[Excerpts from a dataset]
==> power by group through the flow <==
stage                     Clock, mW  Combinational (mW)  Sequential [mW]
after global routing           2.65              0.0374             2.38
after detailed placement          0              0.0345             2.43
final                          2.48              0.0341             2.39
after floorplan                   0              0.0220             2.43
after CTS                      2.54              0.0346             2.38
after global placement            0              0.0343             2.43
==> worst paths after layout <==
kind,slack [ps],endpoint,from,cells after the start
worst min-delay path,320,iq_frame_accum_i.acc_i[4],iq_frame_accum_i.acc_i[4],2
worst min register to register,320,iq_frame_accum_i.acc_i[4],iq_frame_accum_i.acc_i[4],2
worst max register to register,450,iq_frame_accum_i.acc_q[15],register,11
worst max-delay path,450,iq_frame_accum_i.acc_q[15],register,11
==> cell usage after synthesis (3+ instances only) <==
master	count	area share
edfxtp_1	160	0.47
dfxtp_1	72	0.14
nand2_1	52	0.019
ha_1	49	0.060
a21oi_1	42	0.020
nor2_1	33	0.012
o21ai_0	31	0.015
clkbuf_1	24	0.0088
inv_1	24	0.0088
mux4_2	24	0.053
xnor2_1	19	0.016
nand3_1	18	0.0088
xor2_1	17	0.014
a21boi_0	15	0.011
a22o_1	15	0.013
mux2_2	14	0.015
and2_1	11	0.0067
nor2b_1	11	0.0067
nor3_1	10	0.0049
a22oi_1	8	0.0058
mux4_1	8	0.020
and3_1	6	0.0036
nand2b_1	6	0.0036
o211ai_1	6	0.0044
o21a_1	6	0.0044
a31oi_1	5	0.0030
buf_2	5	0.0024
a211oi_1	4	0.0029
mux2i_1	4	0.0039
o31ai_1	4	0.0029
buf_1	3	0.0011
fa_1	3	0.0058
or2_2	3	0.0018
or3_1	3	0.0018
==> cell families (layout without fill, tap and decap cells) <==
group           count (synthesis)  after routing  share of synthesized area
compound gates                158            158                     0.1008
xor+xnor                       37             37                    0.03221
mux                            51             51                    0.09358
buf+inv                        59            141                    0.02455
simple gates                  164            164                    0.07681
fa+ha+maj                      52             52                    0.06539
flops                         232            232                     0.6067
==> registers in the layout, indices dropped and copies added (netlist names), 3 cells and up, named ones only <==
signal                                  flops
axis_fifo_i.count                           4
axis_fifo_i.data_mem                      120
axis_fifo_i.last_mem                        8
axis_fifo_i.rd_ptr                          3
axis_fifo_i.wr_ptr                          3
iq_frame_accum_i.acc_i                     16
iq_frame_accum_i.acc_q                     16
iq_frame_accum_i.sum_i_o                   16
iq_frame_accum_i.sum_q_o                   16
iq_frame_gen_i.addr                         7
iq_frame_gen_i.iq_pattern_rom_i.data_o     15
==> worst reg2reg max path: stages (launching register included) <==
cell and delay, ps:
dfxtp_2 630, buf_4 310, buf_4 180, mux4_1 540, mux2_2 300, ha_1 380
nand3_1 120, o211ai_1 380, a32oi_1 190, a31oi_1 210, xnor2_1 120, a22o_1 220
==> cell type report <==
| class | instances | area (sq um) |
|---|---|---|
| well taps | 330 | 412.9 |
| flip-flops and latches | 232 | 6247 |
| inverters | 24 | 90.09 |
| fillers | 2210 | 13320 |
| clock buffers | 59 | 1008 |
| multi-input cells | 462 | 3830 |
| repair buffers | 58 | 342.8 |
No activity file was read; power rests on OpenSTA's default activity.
<file path="config.mk">
export PLATFORM = sky130hd
export DESIGN_NAME = result_writeback
export DESIGN_NICKNAME = d
export VERILOG_FILES = /design/src/common/strand_isa_pkg.sv /design/src/common/strand_pipe_pkg.sv /design/src/logic/result_writeback.sv
export VERILOG_INCLUDE_DIRS = /design/src /design/src/common
export SDC_FILE = /design/constraint.sdc
export NUM_CORES = 1
export LEC_CHECK = 0
export ABC_AREA = 1
export ABC_CLOCK_PERIOD_IN_PS = 3700
export BUFFER_PORTS_ARGS = -buffer_cell sky130_fd_sc_hd__clkbuf_2
export CORE_MARGIN = 8
export CORE_UTILIZATION = 38
export DETAILED_ROUTE_END_ITERATION = 8
export PLACE_DENSITY = 0.79
export SKIP_CTS_REPAIR_TIMING = 1
export SLEW_MARGIN = 5
export SYNTH_ARGS = -nofsm -noshare
export SYNTH_HDL_FRONTEND = slang
export SYNTH_SLANG_ARGS = --single-unit
</file>
<file path="constraint.sdc">
create_clock -name clk -period 3.7 [get_ports clk]
set_input_delay 0.185 -clock clk [delete_from_list [all_inputs] [get_ports clk]]
set_output_delay 0.185 -clock clk [all_outputs]
set_load 0.05 [all_outputs]
</file>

What you should do: Please give the full set of data again exactly.

Answer area:
==> power by group through the flow <==
stage                     Clock, mW  Combinational (mW)  Sequential [mW]
after global routing           2.65              0.0374             2.38
after detailed placement          0              0.0345             2.43
final                          2.48              0.0341             2.39
after floorplan                   0              0.0220             2.43
after CTS                      2.54              0.0346             2.38
after global placement            0              0.0343             2.43
==> worst paths after layout <==
kind,slack [ps],endpoint,from,cells after the start
worst min-delay path,320,iq_frame_accum_i.acc_i[4],iq_frame_accum_i.acc_i[4],2
worst min register to register,320,iq_frame_accum_i.acc_i[4],iq_frame_accum_i.acc_i[4],2
worst max register to register,450,iq_frame_accum_i.acc_q[15],register,11
worst max-delay path,450,iq_frame_accum_i.acc_q[15],register,11
==> cell usage after synthesis (3+ instances only) <==
master	count	area share
edfxtp_1	160	0.47
dfxtp_1	72	0.14
nand2_1	52	0.019
ha_1	49	0.060
a21oi_1	42	0.020
nor2_1	33	0.012
o21ai_0	31	0.015
clkbuf_1	24	0.0088
inv_1	24	0.0088
mux4_2	24	0.053
xnor2_1	19	0.016
nand3_1	18	0.0088
xor2_1	17	0.014
a21boi_0	15	0.011
a22o_1	15	0.013
mux2_2	14	0.015
and2_1	11	0.0067
nor2b_1	11	0.0067
nor3_1	10	0.0049
a22oi_1	8	0.0058
mux4_1	8	0.020
and3_1	6	0.0036
nand2b_1	6	0.0036
o211ai_1	6	0.0044
o21a_1	6	0.0044
a31oi_1	5	0.0030
buf_2	5	0.0024
a211oi_1	4	0.0029
mux2i_1	4	0.0039
o31ai_1	4	0.0029
buf_1	3	0.0011
fa_1	3	0.0058
or2_2	3	0.0018
or3_1	3	0.0018
==> cell families (layout without fill, tap and decap cells) <==
group           count (synthesis)  after routing  share of synthesized area
compound gates                158            158                     0.1008
xor+xnor                       37             37                    0.03221
mux                            51             51                    0.09358
buf+inv                        59            141                    0.02455
simple gates                  164            164                    0.07681
fa+ha+maj                      52             52                    0.06539
flops                         232            232                     0.6067
==> registers in the layout, indices dropped and copies added (netlist names), 3 cells and up, named ones only <==
signal                                  flops
axis_fifo_i.count                           4
axis_fifo_i.data_mem                      120
axis_fifo_i.last_mem                        8
axis_fifo_i.rd_ptr                          3
axis_fifo_i.wr_ptr                          3
iq_frame_accum_i.acc_i                     16
iq_frame_accum_i.acc_q                     16
iq_frame_accum_i.sum_i_o                   16
iq_frame_accum_i.sum_q_o                   16
iq_frame_gen_i.addr                         7
iq_frame_gen_i.iq_pattern_rom_i.data_o     15
==> worst reg2reg max path: stages (launching register included) <==
cell and delay, ps:
dfxtp_2 630, buf_4 310, buf_4 180, mux4_1 540, mux2_2 300, ha_1 380
nand3_1 120, o211ai_1 380, a32oi_1 190, a31oi_1 210, xnor2_1 120, a22o_1 220
==> cell type report <==
| class | instances | area (sq um) |
|---|---|---|
| well taps | 330 | 412.9 |
| flip-flops and latches | 232 | 6247 |
| inverters | 24 | 90.09 |
| fillers | 2210 | 13320 |
| clock buffers | 59 | 1008 |
| multi-input cells | 462 | 3830 |
| repair buffers | 58 | 342.8 |
No activity file was read; power rests on OpenSTA's default activity.
<file path="config.mk">
export PLATFORM = sky130hd
export DESIGN_NAME = result_writeback
export DESIGN_NICKNAME = d
export VERILOG_FILES = /design/src/common/strand_isa_pkg.sv /design/src/common/strand_pipe_pkg.sv /design/src/logic/result_writeback.sv
export VERILOG_INCLUDE_DIRS = /design/src /design/src/common
export SDC_FILE = /design/constraint.sdc
export NUM_CORES = 1
export LEC_CHECK = 0
export ABC_AREA = 1
export ABC_CLOCK_PERIOD_IN_PS = 3700
export BUFFER_PORTS_ARGS = -buffer_cell sky130_fd_sc_hd__clkbuf_2
export CORE_MARGIN = 8
export CORE_UTILIZATION = 38
export DETAILED_ROUTE_END_ITERATION = 8
export PLACE_DENSITY = 0.79
export SKIP_CTS_REPAIR_TIMING = 1
export SLEW_MARGIN = 5
export SYNTH_ARGS = -nofsm -noshare
export SYNTH_HDL_FRONTEND = slang
export SYNTH_SLANG_ARGS = --single-unit
</file>
<file path="constraint.sdc">
create_clock -name clk -period 3.7 [get_ports clk]
set_input_delay 0.185 -clock clk [delete_from_list [all_inputs] [get_ports clk]]
set_output_delay 0.185 -clock clk [all_outputs]
set_load 0.05 [all_outputs]
</file>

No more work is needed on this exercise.